Vietnamese Address Normalizer

Normalizes Vietnamese address strings to canonical post-2025 administrative form. Uses a Transformer seq2seq model with province-constrained beam search over 187K clean canonical addresses.

Quick Start

git clone https://huggingface.co/<your-username>/vn-address-normalizer
cd vn-address-normalizer
pip install -r requirements.txt
python inference.py "p tan dinh q1 tphcm"

Expected output:

Input:       p tan dinh q1 tphcm
Canonical:   Phường Tân Định, Thành phố Hồ Chí Minh
Valid:       True
Province:    Thành phố Hồ Chí Minh
Ward hint:   tan dinh
Space:       170 candidates
Latency:     ~150 ms (warm), ~1.5 s (cold — model load + trie build)

Python API

from inference import normalize

# With or without Vietnamese diacritics
result = normalize("p tan dinh q1 tphcm")
result = normalize("Phường Tân Định, Quận 1, TP.HCM")
result = normalize("Xa Cu Chi TP HCM")

print(result["canonical"])  # "Phường Tân Định, Thành phố Hồ Chí Minh"
print(result["valid"])      # True
print(result["latency_ms"]) # ~150 ms warm

Return fields

Field Type Description
canonical str Normalized address; empty if not found
valid bool True if canonical exists in address database
confidence float Log-prob score (higher = more confident)
province str Resolved province name, or None
ward_hint str Detected ward slug, or None
search_space int Number of trie candidates searched
latency_ms float Wall-clock inference time in milliseconds

Input / Output Examples

Input Output
p tan dinh q1 tphcm Phường Tân Định, Thành phố Hồ Chí Minh
Phuong Ba Dinh Ha Noi Phường Ba Đình, Thành phố Hà Nội
Xa Cu Chi TP HCM Xã Củ Chi, Thành phố Hồ Chí Minh
P. Bến Nghé Q.1 HCM Phường Sài Gòn, Thành phố Hồ Chí Minh (pre-2025 rename)
phuong 14 quan 10 tphcm (empty — numbered wards removed post-2025)
duong le loi phuong ben nghe q1 tphcm Đường Lê Lợi, Phường Sài Gòn, Thành phố Hồ Chí Minh

Architecture

Seq2Seq Transformer (26M parameters):

  • Encoder: 4-layer, 256-dim, 4-head, GELU, Pre-LN
  • Decoder: 3-layer, same config
  • Input: character-level tokenization (287-token vocab)
  • Output: character-level decoding (269-token vocab)

Inference pipeline:

  1. Detect province from raw text (regex + alias table)
  2. Detect ward hint (regex + ward slug index + legacy ward map for pre-2025 names)
  3. Build constrained trie: ward candidates (10–500) → province candidates (3K–52K) → full (~187K)
  4. Province-constrained beam search (beam=5, max 96 steps)
  5. Result is guaranteed in the canonical address database (trie acceptance)

Training data:

  • 187K clean canonical addresses (34 provinces, 3,321 wards, post-2025 boundaries)
  • Coverage: 79.3% of Vietnamese address variants

Files

File Description
inference.py Standalone inference — the only file you need to run
model_v3_final/model.safetensors Model weights (26M params)
model_v3_final/config.json Model hyperparameters
model_v3_final/src_vocab.json Source character vocabulary
model_v3_final/tgt_vocab.json Target character vocabulary
model_v3_final/clean_canonicals.json 187K pre-filtered canonical addresses
model_v3_final/legacy_ward_idx.json Pre-2025 → 2025 ward name mapping (13K entries)

Limitations

  • ML-only mode. inference.py uses the neural model without the rule-based FST engine (which requires the vietnam_provinces package and a heavier index build).
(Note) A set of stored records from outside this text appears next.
File: config.mk
export PLATFORM = sky130hd
export DESIGN_NAME = qtk_ctrl
export DESIGN_NICKNAME = d
export VERILOG_FILES = /design/src/sv/qtk_pkg.sv /design/src/sv/qtk_ctrl.sv
export SDC_FILE = /design/constraint.sdc
export NUM_CORES = 1
export LEC_CHECK = 0
export BUFFER_PORTS_ARGS = -buffer_cell sky130_fd_sc_hd__buf_4
export CORE_AREA = 2 2 39 41
export CTS_CLUSTER_DIAMETER = 50
export DETAILED_ROUTE_END_ITERATION = 6
export DIE_AREA = 0 0 41 43
export SYNTH_ARGS = -nofsm -noshare
export SYNTH_HDL_FRONTEND = slang
export SYNTH_SLANG_ARGS = --single-unit
File: constraint.sdc
create_clock -name clk -period 3 [get_ports clk]
set_input_delay 0.9 -clock clk [delete_from_list [all_inputs] [get_ports clk]]
set_output_delay 0.9 -clock clk [all_outputs]
set_load 0.05 [all_outputs]
===== config.mk =====
export PLATFORM = sky130hd
export DESIGN_NAME = bfta_ctrl
export DESIGN_NICKNAME = d
export VERILOG_FILES = /design/src/hdl/bfta_pkg.sv /design/src/hdl/bfta_ctrl.sv
export SDC_FILE = /design/constraint.sdc
export NUM_CORES = 1
export LEC_CHECK = 0
export ABC_AREA = 1
export BUFFER_PORTS_ARGS = -buffer_cell sky130_fd_sc_hd__buf_2
export CORE_MARGIN = 5
export CORE_UTILIZATION = 40
export CTS_BUF_LIST = sky130_fd_sc_hd__clkbuf_4
export DETAILED_ROUTE_END_ITERATION = 16
export PLACE_DENSITY = 0.72
export RECOVER_POWER = 50
export REMOVE_ABC_BUFFERS = 1
export SYNTH_ARGS = -nofsm -noshare
export SYNTH_HDL_FRONTEND = slang
export SYNTH_SLANG_ARGS = --single-unit

===== constraint.sdc =====
create_clock -name clk -period 3.4 [get_ports clk]
set_input_delay 0.68 -clock clk [delete_from_list [all_inputs] [get_ports clk]]
set_output_delay 0.68 -clock clk [all_outputs]
set_load 0.005 [all_outputs]
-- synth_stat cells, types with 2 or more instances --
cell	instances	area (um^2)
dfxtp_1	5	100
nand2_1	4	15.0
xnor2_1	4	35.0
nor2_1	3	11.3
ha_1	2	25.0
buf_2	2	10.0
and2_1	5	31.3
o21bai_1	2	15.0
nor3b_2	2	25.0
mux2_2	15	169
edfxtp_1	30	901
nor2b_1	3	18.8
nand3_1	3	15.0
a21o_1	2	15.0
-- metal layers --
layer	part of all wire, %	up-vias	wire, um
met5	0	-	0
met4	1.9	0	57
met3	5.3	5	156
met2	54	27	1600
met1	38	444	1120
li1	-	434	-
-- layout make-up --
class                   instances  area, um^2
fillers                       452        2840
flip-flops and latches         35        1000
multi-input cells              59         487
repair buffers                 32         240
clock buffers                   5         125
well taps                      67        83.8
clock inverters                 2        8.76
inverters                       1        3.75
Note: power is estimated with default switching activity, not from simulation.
File: src/design/rc4_stream_cipher_core.sv
// ----------------------------------------------------------------------------
// rc4_stream_cipher_core
// Data item: the transfer reads S[i+1]; states J, SW and FIN run the S box
// read/swap/read sequence, the result is registered in FIN and the next item
// is taken on that same edge; FIN holds while the result waits on a stall.
// Key byte: stored. Last key byte: identity sweep, setup state, 256 swap steps
// (J, SW, FIN), no input taken. Reset: synchronous, identity sweep first.
// ----------------------------------------------------------------------------
`include "assert_macros.svh"

module rc4_stream_cipher_core #(
    parameter int KEY_MAX = rc4_pkg::KEY_MAX_DEF
) (
    input  logic                       i_clk,
    input  logic                       i_rst_n,
    input  logic                       i_valid,
    output logic                       o_stall,
    input  logic                       i_command,
    input  logic [rc4_pkg::BYTE_W-1:0] i_key_byte,
    input  logic                       i_key_last,
    input  logic [rc4_pkg::BYTE_W-1:0] i_data_byte,
    output logic                       o_valid,
    input  logic                       i_stall,
    output logic [rc4_pkg::BYTE_W-1:0] o_out_byte,
    output logic                       o_keyed
);

    rc4_pkg::t_dp_cmd cmd;
    rc4_pkg::t_dp_sts sts;

    rc4_ctrl u_ctrl (
        .i_clk       (i_clk),
        .i_rst_n     (i_rst_n),
        .i_valid     (i_valid),
        .o_stall     (o_stall),
        .i_command   (i_command),
        .i_key_last  (i_key_last),
        .i_out_stall (i_stall),
        .i_sts       (sts),
        .o_cmd       (cmd)
    );

    rc4_dp #(
        .KEY_MAX (KEY_MAX)
    ) u_dp (
        .i_clk       (i_clk),
        .i_rst_n     (i_rst_n),
        .i_cmd       (cmd),
        .o_sts       (sts),
        .i_key_byte  (i_key_byte),
        .i_data_byte (i_data_byte),
        .i_stall     (i_stall),
        .o_valid     (o_valid),
        .o_out_byte  (o_out_byte),
        .o_keyed     (o_keyed)
    );

    // Result register is never overwritten while it still waits
    `ASSERT_IMPL(a_out_no_overwrite, i_clk, i_rst_n, cmd.out_load, !o_valid || !i_stall, "result overwritten while stalled")

    // A data transfer starts the keystream step on the next cycle
    `ASSERT_NEXT(a_data_step, i_clk, i_rst_n, i_valid && !o_stall && (i_command == rc4_pkg::CMD_DATA), cmd.phase_j, "data transfer did not start a step")

    // S box phases never overlap
    `ASSERT_IMPL(a_phase_excl, i_clk, i_rst_n, 1'b1, $onehot0({cmd.init_wr, cmd.issue, cmd.phase_j, cmd.phase_sw}), "overlapping S box phases")

    // No transfer during the identity sweep
    `ASSERT_IMPL(a_sweep_stall, i_clk, i_rst_n, cmd.init_wr, o_stall, "input taken during S box sweep")

endmodule
[src/design/clip_rect_transform_stack_core.sv]
// Scissor clip stack and translation/opacity stack, one command per cycle.
//
// Usage:
//   A command beat (cmd) is taken at a rising edge where start is high and
//   busy is low; busy stays low, so a command may be issued every cycle.
//   The command is registered, worked in the next cycle against the stack
//   tops, and its result beat is registered onto result with done high
//   for exactly one cycle. Throughput is one command per cycle. Each
//   command produces one result.
//   The receiver cannot hold results off: a result is valid only in its
//   done cycle. Stack tops live in registers; the entries beneath sit in
//   one RAM per stack, whose read port always prefetches the entry under
//   the top so that back-to-back pops find it ready.
//   Viewport width and height are written through cfg_we/cfg_index/cfg_data
//   while no command is in flight.
//   Reset (arst_n low) empties the clip stack, leaves only the base
//   transform (zero offset, full opacity) and restores the viewport to
//   1920 by 1080. No clearing pass is needed; commands are taken at once.
module clip_rect_transform_stack_core #(
	parameter int CLIP_DEPTH  = 16,
	parameter int XFORM_DEPTH = 16
) (
	input  logic                       clk,
	input  logic                       arst_n,
	input  logic                       start,
	output logic                       busy,
	input  crts_pkg::cmd_t             cmd,
	output logic                       done,
	output crts_pkg::res_t             result,
	input  logic                       cfg_we,
	input  logic [0:0]                 cfg_index,
	input  logic [crts_pkg::CFG_DW-1:0] cfg_data
);

	localparam int CAW = (CLIP_DEPTH > 1) ? $clog2(CLIP_DEPTH) : 1;
	localparam int CCW = $clog2(CLIP_DEPTH + 2);
	localparam int XAW = $clog2(XFORM_DEPTH);
	localparam int XCW = $clog2(XFORM_DEPTH + 2);

	localparam crts_pkg::xform_t XF_BASE = '{x: 16'sd0, y: 16'sd0,
		op: crts_pkg::FULL_OPACITY};

	// Input and result registers
	crts_pkg::cmd_t cmd_s1;
	logic           vld_s1;
	crts_pkg::res_t res_q;
	logic           done_q;
	crts_pkg::res_t res_d;

	// Configuration
	logic [crts_pkg::CFG_DW-1:0] vp_w_q;
	logic [crts_pkg::CFG_DW-1:0] vp_h_q;

	// Stack state
	logic [CCW-1:0]   clip_cnt_q, clip_cnt_d;
	crts_pkg::rect_t  clip_top_q, clip_top_d;
	crts_pkg::rect_t  clip_under;
	logic             clip_we;
	logic [CAW-1:0]   clip_raddr;
	logic [XCW-1:0]   xf_cnt_q, xf_cnt_d;
	crts_pkg::xform_t xf_top_q, xf_top_d;
	crts_pkg::xform_t xf_rd, xf_under;
	logic             xf_we;
	logic [XAW-1:0]   xf_raddr;

	// Datapath terms
	crts_pkg::rect_t  view, cur_clip, tr, isect, push_rect, pop_rect, vis;
	crts_pkg::xform_t xf_new;
	logic             clip_full, xf_full;

	assign busy   = 1'b0;
	assign done   = done_q;
	assign result = res_q;

	// Register the command beat
	always_ff @(posedge clk or negedge arst_n) begin
		if (!arst_n) begin
			vld_s1 <= 1'b0;
		end else begin
			vld_s1 <= start && !busy;
		end
	end

	always_ff @(posedge clk) begin
		if (start && !busy) begin
			cmd_s1 <= cmd;
		end
	end

	// Write viewport registers
	always_ff @(posedge clk or negedge arst_n) begin
		if (!arst_n) begin
			vp_w_q <= crts_pkg::VP_WIDTH_RST;
			vp_h_q <= crts_pkg::VP_HEIGHT_RST;
		end else if (cfg_we) begin
			unique case (cfg_index)
				crts_pkg::CFG_VP_WIDTH:  vp_w_q <= cfg_data;
				crts_pkg::CFG_VP_HEIGHT: vp_h_q <= cfg_data;
				default: ;
			endcase
		end
	end

	// Form rectangle candidates
	always_comb begin
		view.l = 16'sd0;
		view.t = 16'sd0;
		view.r = $signed({1'b0, vp_w_q});
		view.b = $signed({1'b0, vp_h_q});

		cur_clip = (clip_cnt_q != '0) ? clip_top_q : view;

		tr.l = crts_pkg::sat_add(cmd_s1.rect_left,   xf_top_q.x);
		tr.t = crts_pkg::sat_add(cmd_s1.rect_top,    xf_top_q.y);
		tr.r = crts_pkg::sat_add(cmd_s1.rect_right,  xf_top_q.x);
		tr.b = crts_pkg::sat_add(cmd_s1.rect_bottom, xf_top_q.y);

		isect.l = crts_pkg::smin(crts_pkg::smax(clip_top_q.l, tr.l), tr.r);
		isect.t = crts_pkg::smin(crts_pkg::smax(clip_top_q.t, tr.t), tr.b);
		isect.r = crts_pkg::smax(crts_pkg::smin(clip_top_q.r, tr.r), tr.l);
		isect.b = crts_pkg::smax(crts_pkg::smin(clip_top_q.b, tr.b), tr.t);

		push_rect = (clip_cnt_q != '0) ? isect : tr;
		pop_rect  = (clip_cnt_q >= CCW'(2)) ? clip_under : view;

		vis.l = crts_pkg::sat_sub(cur_clip.l, xf_top_q.x);
		vis.t = crts_pkg::sat_sub(cur_clip.t, xf_top_q.y);
		vis.r = crts_pkg::sat_sub(cur_clip.r, xf_top_q.x);
		vis.b = crts_pkg::sat_sub(cur_clip.b, xf_top_q.y);

		xf_new.x  = crts_pkg::sat_add(xf_top_q.x, cmd_s1.shift_x);
		xf_new.y  = crts_pkg::sat_add(xf_top_q.y, cmd_s1.shift_y);
		xf_new.op = cmd_s1.opacity_in;

		xf_under  = (xf_cnt_q == XCW'(2)) ? XF_BASE : xf_rd;
		clip_full = clip_cnt_q >= CCW'(CLIP_DEPTH);
		xf_full   = xf_cnt_q >= XCW'(XFORM_DEPTH);
	end

	// Decode the command, update the stacks and build the result
	always_comb begin
		clip_cnt_d = clip_cnt_q;
		clip_top_d = clip_top_q;
		clip_we    = 1'b0;
		xf_cnt_d   = xf_cnt_q;
		xf_top_d   = xf_top_q;
		xf_we      = 1'b0;
		res_d      = '0;
		res_d.opacity_now = xf_top_q.op;
		res_d.status      = crts_pkg::STAT_OK;
		if (vld_s1) begin
			unique case (cmd_s1.action)
				crts_pkg::ACT_PUSH_CLIP: begin
					if (clip_full) begin
						res_d.status = crts_pkg::STAT_FULL;
					end else begin
						clip_we     = 1'b1;
						clip_cnt_d  = clip_cnt_q + CCW'(1);
						clip_top_d  = push_rect;
						res_d.out_left    = push_rect.l;
						res_d.out_top     = push_rect.t;
						res_d.out_right   = push_rect.r;
						res_d.out_bottom  = push_rect.b;
						res_d.scissor_set = 1'b1;
					end
				end
				crts_pkg::ACT_POP_CLIP: begin
					if (clip_cnt_q == '0) begin
						res_d.status = crts_pkg::STAT_EMPTY;
					end else begin
						clip_cnt_d  = clip_cnt_q - CCW'(1);
						clip_top_d  = clip_under;
						res_d.out_left    = pop_rect.l;
						res_d.out_top     = pop_rect.t;
						res_d.out_right   = pop_rect.r;
						res_d.out_bottom  = pop_rect.b;
						res_d.scissor_set = 1'b1;
					end
				end
				crts_pkg::ACT_PUSH_XF: begin
					if (xf_full) begin
						res_d.status = crts_pkg::STAT_FULL;
					end else begin
						xf_we    = 1'b1;
						xf_cnt_d = xf_cnt_q + XCW'(1);
						xf_top_d = xf_new;
						res_d.opacity_now = xf_new.op;
					end
				end
				crts_pkg::ACT_POP_XF: begin
					if (xf_cnt_q <= XCW'(1)) begin
						res_d.status = crts_pkg::STAT_EMPTY;
					end else begin
						xf_cnt_d = xf_cnt_q - XCW'(1);
						xf_top_d = xf_under;
						res_d.opacity_now = xf_under.op;
					end
				end
				crts_pkg::ACT_QUERY: begin
					res_d.out_left   = vis.l;
					res_d.out_top    = vis.t;
					res_d.out_right  = vis.r;
					res_d.out_bottom = vis.b;
				end
				default: ;
			endcase
		end
	end

	// Prefetch the entry under the next top
	always_comb begin
		clip_raddr = (clip_cnt_d >= CCW'(2)) ? CAW'(clip_cnt_d - CCW'(2)) : '0;
		xf_raddr   = (xf_cnt_d >= XCW'(2)) ? XAW'(xf_cnt_d - XCW'(2)) : '0;
	end

	// Hold stack counts and tops
	always_ff @(posedge clk or negedge arst_n) begin
		if (!arst_n) begin
			clip_cnt_q <= '0;
			xf_cnt_q   <= XCW'(1);
			xf_top_q   <= XF_BASE;
		end else begin
			clip_cnt_q <= clip_cnt_d;
			xf_cnt_q   <= xf_cnt_d;
			xf_top_q   <= xf_top_d;
		end
	end

	always_ff @(posedge clk) begin
		clip_top_q <= clip_top_d;
	end

	// Register the result beat
	always_ff @(posedge clk or negedge arst_n) begin
		if (!arst_n) begin
			done_q <= 1'b0;
		end else begin
			done_q <= vld_s1;
		end
	end

	always_ff @(posedge clk) begin
		res_q <= res_d;
	end

	crts_ram #(
		.WIDTH($bits(crts_pkg::rect_t)),
		.DEPTH(CLIP_DEPTH)
	) u_clip_ram (
		.clk  (clk),
		.we   (clip_we),
		.waddr(clip_cnt_q[CAW-1:0]),
		.wdata(push_rect),
		.raddr(clip_raddr),
		.rdata(clip_under)
	);

	crts_ram #(
		.WIDTH($bits(crts_pkg::xform_t)),
		.DEPTH(XFORM_DEPTH)
	) u_xf_ram (
		.clk  (clk),
		.we   (xf_we),
		.waddr(xf_cnt_q[XAW-1:0]),
		.wdata(xf_new),
		.raddr(xf_raddr),
		.rdata(xf_rd)
	);

endmodule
For production use with higher accuracy, integrate normalizer.py + fst.py from the full server-side stack.

  • Post-2025 boundaries only. Canonical addresses reflect the 2025 administrative reorganization. Pre-2025 ward names (e.g. "Bến Nghé" → "Sài Gòn") are handled via the legacy map, but coverage is not exhaustive.

  • Numbered wards rejected. Wards identified only by number (e.g. "Phường 14", "Quận 10") are rejected — these no longer exist post-2025.

  • 2-variable input. Model handles up to 3 address components (street, ward, province). Highly complex or apartment-style addresses may not simplify cleanly.

  • Cold start latency. First call takes ~2–4 s (model load + trie construction). Subsequent calls: ~10–150 ms depending on search space.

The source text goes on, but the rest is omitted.